Rediscovering Our Authentic Selves
We live in a culture where we are always striving to be better. We want to look better, feel better, work better, and live better. We read self-help book after self-help book to show us how to be better. We subscribed to every diet and fitness program. We keep us with the latest trends. We spend a lot of time and money trying to be better. However, being better is not what we need. We need to be ourselves.
Each one of us has a unique, authentic self. We have often lost touch with our authentic selves in the pursuit of being better. Better means that there is something about us that is lacking. That lacking comes from being told by someone else that we are not good enough as we are. I want to challenge that notation. You are good enough just as you are right now. Do we all have flaws? Yes, even I admit I have quite a few. Yet, our flaws are often the result of running away from our authentic selves. They are the defense mechanisms that allow us to put up walls between our authentic selves and the rest of the world who can reject us, abandon us, or harm us if they truly see who we were underneath the disguise. Being ourselves is truly a dangerous game. However, being ourselves is all that we can be. Anything else is just a fake version of ourselves.
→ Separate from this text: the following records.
This design comes from an exercise in tuning for small area, a short achievable clock period and few clock cycles on the open sky130 flow, not from production work.
For this run, only the layout was checked, not whether the RTL still works.
In this run the design's own scripts or RTL, not TritonCTS, make the clock network.
No driver is modelled on the clock port, so clock power and skew are understated where the tree is cut down; a real chip needs a root buffer or a tree.
Power and IR drop assume default switching activity.

--- design.v ---
package dsc_pkg;
	localparam int PX_W     = 16;
	localparam int PX_FRAC  = 12;
	localparam int WG_W     = 8;
	localparam int WG_FRAC  = 7;
	localparam int RELU_MAX = 6 << PX_FRAC;
	localparam int KX    = 3;
	localparam int KY    = 3;
	localparam int NPAR  = 2;
	localparam int NNP   = 2;
	localparam int POS_W = $clog2(NPAR + 1);
	localparam int WIN_N = KX * KY * NPAR;
	localparam int TOX_MAX     = 4;
	localparam int TOY_MAX     = 4;
	localparam int MAX_NOF     = 4;
	localparam int TIX         = 9;
	localparam int TIY         = 9;
	localparam int FMINT_PLANE = TIX * TIY;
	localparam int FMO_PLANE   = TOX_MAX * TOY_MAX;
	localparam int FMINT_DEPTH = NPAR * FMINT_PLANE;
	localparam int FMO_DEPTH   = MAX_NOF * FMO_PLANE;
	localparam int KDW_DEPTH   = WIN_N;
	localparam int KPW_DEPTH   = NNP * MAX_NOF;
	localparam int FMINT_AW = $clog2(FMINT_DEPTH);
	localparam int FMO_AW   = $clog2(FMO_DEPTH);
	localparam int KDW_AW   = $clog2(KDW_DEPTH);
	localparam int KPW_AW   = $clog2(KPW_DEPTH);
	localparam int NOF_W    = $clog2(MAX_NOF + 1);
	localparam int TILE_W   = $clog2(TOX_MAX + 1);
endpackage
As a Christian believer, I believe God wants us to be our most authentic selves. God made us who are for a reason. The faith journey is about not becoming a better version of ourselves, but rather rediscovering the person we were created to be before others and experiences convinced us otherwise.
So, how do we begin? I wish I could tell you it will be a quick and painless process, but that is not the truth. It is challenging and uncomfortable sometimes to rediscover our most authentic selves. It all begins with us first looking for that one glimpse of who we are at the core of our being. Maybe it is thinking about that moment when you were a kid and free from the world’s expectations as you swung high up in the sky. Or maybe it was that dance class that you lost yourself in where you were one with the music. These experiences tell us about who we are, and the clues are often found in the emotions we experienced in those moments.
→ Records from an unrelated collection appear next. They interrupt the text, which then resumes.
Background: an optimization exercise with open tools, aiming at small area, a short achievable clock period and few clock cycles. Do not read the settings as production practice. Where RTL was checked, it was by simulation tests only, not by an equivalence proof against the original.

==> inputs of job 6348 <==
==> flow/design.v (excerpt) <==
module rgb2ac1c2_stream_ctrl #(
    parameter int unsigned WIDTH  = 640,
    parameter int unsigned HEIGHT = 480
) (
    input  logic        i_clk,
    input  logic        i_rst,
    input  logic        i_start,
    input  logic        i_coef_we,
    input  logic [3:0]  i_coef_addr,
    input  logic [15:0] i_coef_data,
    input  logic        i_valid,
    output logic        o_ready,
    input  logic [7:0]  i_R,
    input  logic [7:0]  i_G,
    input  logic [7:0]  i_B,
    output logic        o_valid,
    input  logic        i_ready,
    output logic [31:0] o_A,
    output logic [31:0] o_C1,
    output logic [31:0] o_C2,
    output logic        o_sof,
    output logic        o_eol,
    output logic        o_eof,
    output logic        o_busy,
    output logic        o_done
);
Settings: LEC_CHECK=0, CAP_MARGIN=20, CORE_MARGIN=2, CORE_UTILIZATION=40, SLEW_MARGIN=20, SYNTH_HIERARCHICAL=1; clock period 6.0 ns.
run.sh (not shown) runs the stock make flow with config.mk's settings and CLKGATE_MAP_FILE= SYNTH_SCRIPT=/design/flow/synth_recipe.tcl, a recipe that flattens the netlist after the stock synthesis.
==> job 3732: changes against job 6348 <==
--- a/flow/design.v
+++ b/flow/design.v
@@ -32,12 +32,10 @@
     logic [ROW_W-1:0]   row;
     logic               all_in;
     logic signed [15:0] coef [9];
     logic               p_valid, p_sof, p_eol, p_eof;
     logic [7:0]         p_R, p_G, p_B;
-    logic               q_valid, q_sof, q_eol, q_eof;
-    logic [24:0]        q_sA_a, q_sA_b, q_sC1_a, q_sC1_b, q_sC2_a, q_sC2_b;
     logic [24:0]        sA, sC1, sC2;
     logic advance, accept, col_last, row_last;
     assign advance  = !o_valid || i_ready;
     assign o_ready  = o_busy && !all_in && advance;
     assign accept   = i_valid && o_ready;
@@ -49,11 +47,11 @@
             o_done <= 1'b0;
         end else begin
             o_done <= 1'b0;
             if (!o_busy) begin
                 if (i_start) o_busy <= 1'b1;
-            end else if (all_in && !p_valid && !q_valid && advance) begin
+            end else if (all_in && !p_valid && advance) begin
                 o_busy <= 1'b0;
                 o_done <= 1'b1;
             end
         end
     end
@@ -1227,10 +1225,11 @@
     ac_fa u_fs1109 (.a(fc1060), .b(fs1061), .c(fs1017), .s(fs1109), .co(fc1110));
     wire fs1111 = ~(fc1062 ^ hs1063);
     wire fc1112 = fc1062 | hs1063;
     wire [24:0] sA_a = {fc1112, fc1110, fc1108, fc1106, fc1104, fc1102, fc1100, fc1098, fc1096, fc1094, fc1092, fc1090, fc1088, fc1086, fc1084, fc1082, fc1080, fc1078, fc1076, fc1074, fc1072, fc1070, fc1068, hc1066, hs1065};
     wire [24:0] sA_b = {hc1064, fs1111, fs1109, fs1107, fs1105, fs1103, fs1101, fs1099, fs1097, fs1095, fs1093, fs1091, fs1089, fs1087, fs1085, fs1083, fs1081, fs1079, fs1077, fs1075, fs1073, fs1071, fs1069, fs1067, pp257};
+    assign sA = ~(sA_a + sA_b);
     wire pp1113 = ~(p_R[0] & coef3[0]);
     wire pp1114 = ~(p_R[0] & coef3[1]);
     wire pp1115 = ~(p_R[0] & coef3[2]);
     wire pp1116 = ~(p_R[0] & coef3[3]);
     wire pp1117 = ~(p_R[0] & coef3[4]);
@@ -2341,10 +2340,11 @@
     ac_fa u_fs2221 (.a(fc2172), .b(fs2173), .c(fs2129), .s(fs2221), .co(fc2222));
     wire fs2223 = ~(fc2174 ^ hs2175);
     wire fc2224 = fc2174 | hs2175;
     wire [24:0] sC1_a = {fc2224, fc2222, fc2220, fc2218, fc2216, fc2214, fc2212, fc2210, fc2208, fc2206, fc2204, fc2202, fc2200, fc2198, fc2196, fc2194, fc2192, fc2190, fc2188, fc2186, fc2184, fc2182, fc2180, hc2178, hs2177};
     wire [24:0] sC1_b = {hc2176, fs2223, fs2221, fs2219, fs2217, fs2215, fs2213, fs2211, fs2209, fs2207, fs2205, fs2203, fs2201, fs2199, fs2197, fs2195, fs2193, fs2191, fs2189, fs2187, fs2185, fs2183, fs2181, fs2179, pp1369};
+    assign sC1 = ~(sC1_a + sC1_b);
     wire pp2225 = ~(p_R[0] & coef6[0]);
     wire pp2226 = ~(p_R[0] & coef6[1]);
     wire pp2227 = ~(p_R[0] & coef6[2]);
     wire pp2228 = ~(p_R[0] & coef6[3]);
     wire pp2229 = ~(p_R[0] & coef6[4]);
@@ -3455,48 +3455,26 @@
     ac_fa u_fs3333 (.a(fc3284), .b(fs3285), .c(fs3241), .s(fs3333), .co(fc3334));
     wire fs3335 = ~(fc3286 ^ hs3287);
     wire fc3336 = fc3286 | hs3287;
     wire [24:0] sC2_a = {fc3336, fc3334, fc3332, fc3330, fc3328, fc3326, fc3324, fc3322, fc3320, fc3318, fc3316, fc3314, fc3312, fc3310, fc3308, fc3306, fc3304, fc3302, fc3300, fc3298, fc3296, fc3294, fc3292, hc3290, hs3289};
     wire [24:0] sC2_b = {hc3288, fs3335, fs3333, fs3331, fs3329, fs3327, fs3325, fs3323, fs3321, fs3319, fs3317, fs3315, fs3313, fs3311, fs3309, fs3307, fs3305, fs3303, fs3301, fs3299, fs3297, fs3295, fs3293, fs3291, pp2481};
-    always_ff @(posedge i_clk) begin
-        if (i_rst) begin
-            q_valid <= 1'b0;
-        end else if (advance) begin
-            q_valid <= p_valid;
-        end
-    end
-    always_ff @(posedge i_clk) begin
-        if (advance) begin
-            q_sA_a  <= sA_a;
-            q_sA_b  <= sA_b;
-            q_sC1_a <= sC1_a;
-            q_sC1_b <= sC1_b;
-            q_sC2_a <= sC2_a;
-            q_sC2_b <= sC2_b;
-            q_sof   <= p_sof;
-            q_eol   <= p_eol;
-            q_eof   <= p_eof;
-        end
-    end
-    assign sA = ~(q_sA_a + q_sA_b);
-    assign sC1 = ~(q_sC1_a + q_sC1_b);
-    assign sC2 = ~(q_sC2_a + q_sC2_b);
+    assign sC2 = ~(sC2_a + sC2_b);
     always_ff @(posedge i_clk) begin
         if (i_rst) begin
             o_valid <= 1'b0;
         end else if (advance) begin
-            o_valid <= q_valid;
+            o_valid <= p_valid;
         end
     end
     always_ff @(posedge i_clk) begin
         if (advance) begin
             o_A   <= {4'b0, sA,  3'b0};
             o_C1  <= {4'b0, sC1, 3'b0};
             o_C2  <= {4'b0, sC2, 3'b0};
-            o_sof <= q_sof;
-            o_eol <= q_eol;
-            o_eof <= q_eof;
+            o_sof <= p_sof;
+            o_eol <= p_eol;
+            o_eof <= p_eof;
         end
     end
 endmodule
 module ac_fa (
     input  logic a,
==> qor summary <==
item                                                                               job 3732        job 6348
Status                                                           complete, but fails checks  finished clean
Layout check failures                                                  negative setup slack               -
Post-cts gate resize count                                                              180               0
Met1 layer usage reported by global route                                             34.3%           28.4%
Total number of multi-input combinational cells                                        3282            3310
Fmax                                                                              0.160 GHz       0.197 GHz
Insertion delay of the later-clocked pin in the worst-skew pair                     0.63 ns         0.67 ns
Clock Sink Count                                                                        273             427
Synth top area share                                                                  49.7%           44.5%
Largest net degree at the start of global routing                                        92             117
Worst-case register-to-register setup slack                                        -0.24 ns         0.92 ns
Clk tree area frac                                                                    2.84%           3.36%
Number of instances in the synthesized netlist                                         4022            4221
Adder and majority gate portion of the synthesized area                               54.8%           49.1%
Combined area of all synthesized cells                                          40500 sq um     45200 sq um
Multiplexer share of the synthesized area                                            0.127%         0.0443%
Met3 global-route usage                                                               5.34%           4.02%
Testbench counts of job 6348, summed over its fixed seeds: cycles 1,228,852.
No functional check of the RTL was part of job 3732.

==> job 1736: inputs <==
rgb2ac1c2_stream_ctrl, a different RTL version from the one above (not shown whole).
export LEC_CHECK = 0
export CAP_MARGIN = 20
export CORE_MARGIN = 2
export CORE_UTILIZATION = 40
export SLEW_MARGIN = 20
export SYNTH_HIERARCHICAL = 1
create_clock -name core_clock -period 6.0 [get_ports {i_clk}]
==> inputs of job 1700, as changes to job 1736 <==
--- a/flow/design.v
+++ b/flow/design.v
@@ -81,24 +81,16 @@
             end else begin
                 col <= col + 1'b1;
             end
         end
     end
+    localparam logic [143:0] COEF_RST = {16'hFA79, 16'd942, 16'd477, 16'd254, 16'hF99C,
+        16'd1383, 16'd1638, 16'd15462, 16'd7865};
     always_ff @(posedge i_clk) begin
-        if (i_rst) begin
-            coef[0] <= 16'sd7865;
-            coef[1] <= 16'sd15462;
-            coef[2] <= 16'sd1638;
-            coef[3] <= 16'sd1383;
-            coef[4] <= -16'sd1636;
-            coef[5] <= 16'sd254;
-            coef[6] <= 16'sd477;
-            coef[7] <= 16'sd942;
-            coef[8] <= -16'sd1415;
-        end else if (!o_busy && i_coef_we) begin
-            for (int k = 0; k < 9; k++) begin
-                if (i_coef_addr == 4'(k)) coef[k] <= $signed(i_coef_data);
+        for (int k = 0; k < 9; k++) begin
+            if (i_rst || (!o_busy && i_coef_we && i_coef_addr == 4'(k))) begin
+                coef[k] <= i_rst ? COEF_RST[16*k +: 16] : i_coef_data;
             end
         end
     end
     always_ff @(posedge i_clk) begin
         t01_0 <= 17'(coef[0]) + 17'(coef[1]);
==> notes.md <==
item	job 1700	job 1736
Clock buffer count from CTS	69	67
Total area of multi-input combinational cells	25000 um2	27000 um2
Final setup margin	1.41 ns	1.33 ns
CP Capture Point	q_cs0[24]	q_cs0[36]
Fill cells	9633	9926
Outcome	complete, no violations	complete, no violations
Worst Hold Launch	p_eof	p_sof
Number of search-and-repair iterations in the first detailed-routing pass	23	22
Inverters	180	172
CP max stage delay	1.16 ns	0.76 ns
Met1 layer wirelength in the final routing	52100 um	54000 um
Multiplexer area fraction after synthesis	0.0946%	0.0930%
Largest net degree at the start of global routing	142	140
Area growth from synthesis to layout	10.3%	9.32%
Slew HR	18.9%	22.7%
Met2 Routed Length	57100 um	62000 um
Fraction of final layout cells with drive strength greater than 1	6.31%	5.21%
Total met3 wirelength after detailed routing	16500 um	17300 um
Final hold slack	0.421 ns	0.417 ns
No run of this note included a check of the RTL's function; only the layout flow was run.

-- static timing again, ports no longer ideal --
Ports are ideal in the flow. The routed layouts listed here were re-timed in OpenROAD.
Step 1 assumes that a clkbuf_16 drives the clock port and a buf_2 every other input.
Step 2 times the ports against the registers' clock, not the clock port: input delays grow and output delays shrink by t, the midpoint of the rising clock arrivals with the driver on.
a / b / c = no drivers / after step 1 / after step 2; a / b = the first two.
run | shift t [ns] | setup WS [ns] | clock arrival spread, ns
job 6348 | 0.723 | 0.923 / 0.923 / 0.923 | 0.031 / 0.032
job 3732 | 0.681 | -0.244 / -0.244 / -0.244 | 0.029 / 0.029
job 1736 | 0.704 | 1.330 / 1.330 / 1.330 | 0.030 / 0.029
job 1700 | 0.705 | 1.406 / 1.406 / 1.406 | 0.044 / 0.044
Our feelings are not something we can have control over. We are taught to suppress our emotions. Our society tells us at an early age that having emotions is a bad thing, but emotions actually help us connect with our most authentic selves. We can think away our emotions all the time, but we can never stop them from popping up, especially at the most inopportune times. In those moments, we try some way to block them out, but we never go back to them. We forget them and move on because truthfully most feelings are not fun to feel. However, neglecting our feelings takes us further away from our authentic selves. We must learn to embrace our feelings and find ways to express them in a way that is helpful and healthy.
First, let’s practice acknowledging our feelings:
Take a deep breath, breathe out, and close your eyes.
What are you feeling right now? Is it embarrassment because you are trying this at your office? Is it uncomfortable to try this? Are you worried and afraid of what might surface?
Acknowledge what you are feeling. I feel {insert feeling} and that is okay.
Take a deep breath, breathe out, and open your eyes.
Try to make this a daily practice until you are able to accept your feelings as you come. If you have difficulty naming your feeling, google “emotion wheel” and several images with appear. Click on one and explore the feelings listed. Which one seems most like what you are feeling?
Next week, we will work on how to express those feelings in helpful and healthy ways.
May God bless you in your work to focus on your feelings, move past becoming better, and welcome the person you were created to be!